--- config.mk ---
export PLATFORM = sky130hd
export DESIGN_NAME = convex_fan_vertex_setup_unit
export DESIGN_NICKNAME = d
export VERILOG_FILES = /design/src/cfvs_pkg.sv /design/src/convex_fan_vertex_setup_unit.sv /design/src/cfvs_front.sv /design/src/cfvs_queue.sv /design/src/cfvs_back.sv
export VERILOG_INCLUDE_DIRS = /design/src /design/src/src
export SDC_FILE = /design/constraint.sdc
export NUM_CORES = 2
export LEC_CHECK = 0
export ABC_AREA = 1
export ABC_CLOCK_PERIOD_IN_PS = 12800
export BUFFER_PORTS_ARGS = -buffer_cell sky130_fd_sc_hd__buf_2
export CORE_ASPECT_RATIO = 1.1
export CORE_MARGIN = 8
export CORE_UTILIZATION = 65
export DETAILED_ROUTE_END_ITERATION = 7
export GPL_TIMING_DRIVEN = 0
export PLACE_DENSITY = 0.82
export SKIP_CTS_REPAIR_TIMING = 1
export SYNTH_ARGS = -nofsm -noshare
export SYNTH_HDL_FRONTEND = slang
export SYNTH_HIERARCHICAL = 1
export SYNTH_SLANG_ARGS = --single-unit
--- constraint.sdc ---
create_clock -name clk -period 12.8 [get_ports clk]
set_input_delay 0.64 -clock clk [delete_from_list [all_inputs] [get_ports clk]]
set_output_delay 0.64 -clock clk [all_outputs]
set_load 0.005 [all_outputs]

┄┄┄┄┄┄

* [Task item]
In the answer, restate word for word each line from the one with "export SYNTH_HDL_FRONTEND = slang" through the end of the material above.

* [Task answer]
export SYNTH_HDL_FRONTEND = slang
export SYNTH_HIERARCHICAL = 1
export SYNTH_SLANG_ARGS = --single-unit
--- constraint.sdc ---
create_clock -name clk -period 12.8 [get_ports clk]
set_input_delay 0.64 -clock clk [delete_from_list [all_inputs] [get_ports clk]]
set_output_delay 0.64 -clock clk [all_outputs]
set_load 0.005 [all_outputs]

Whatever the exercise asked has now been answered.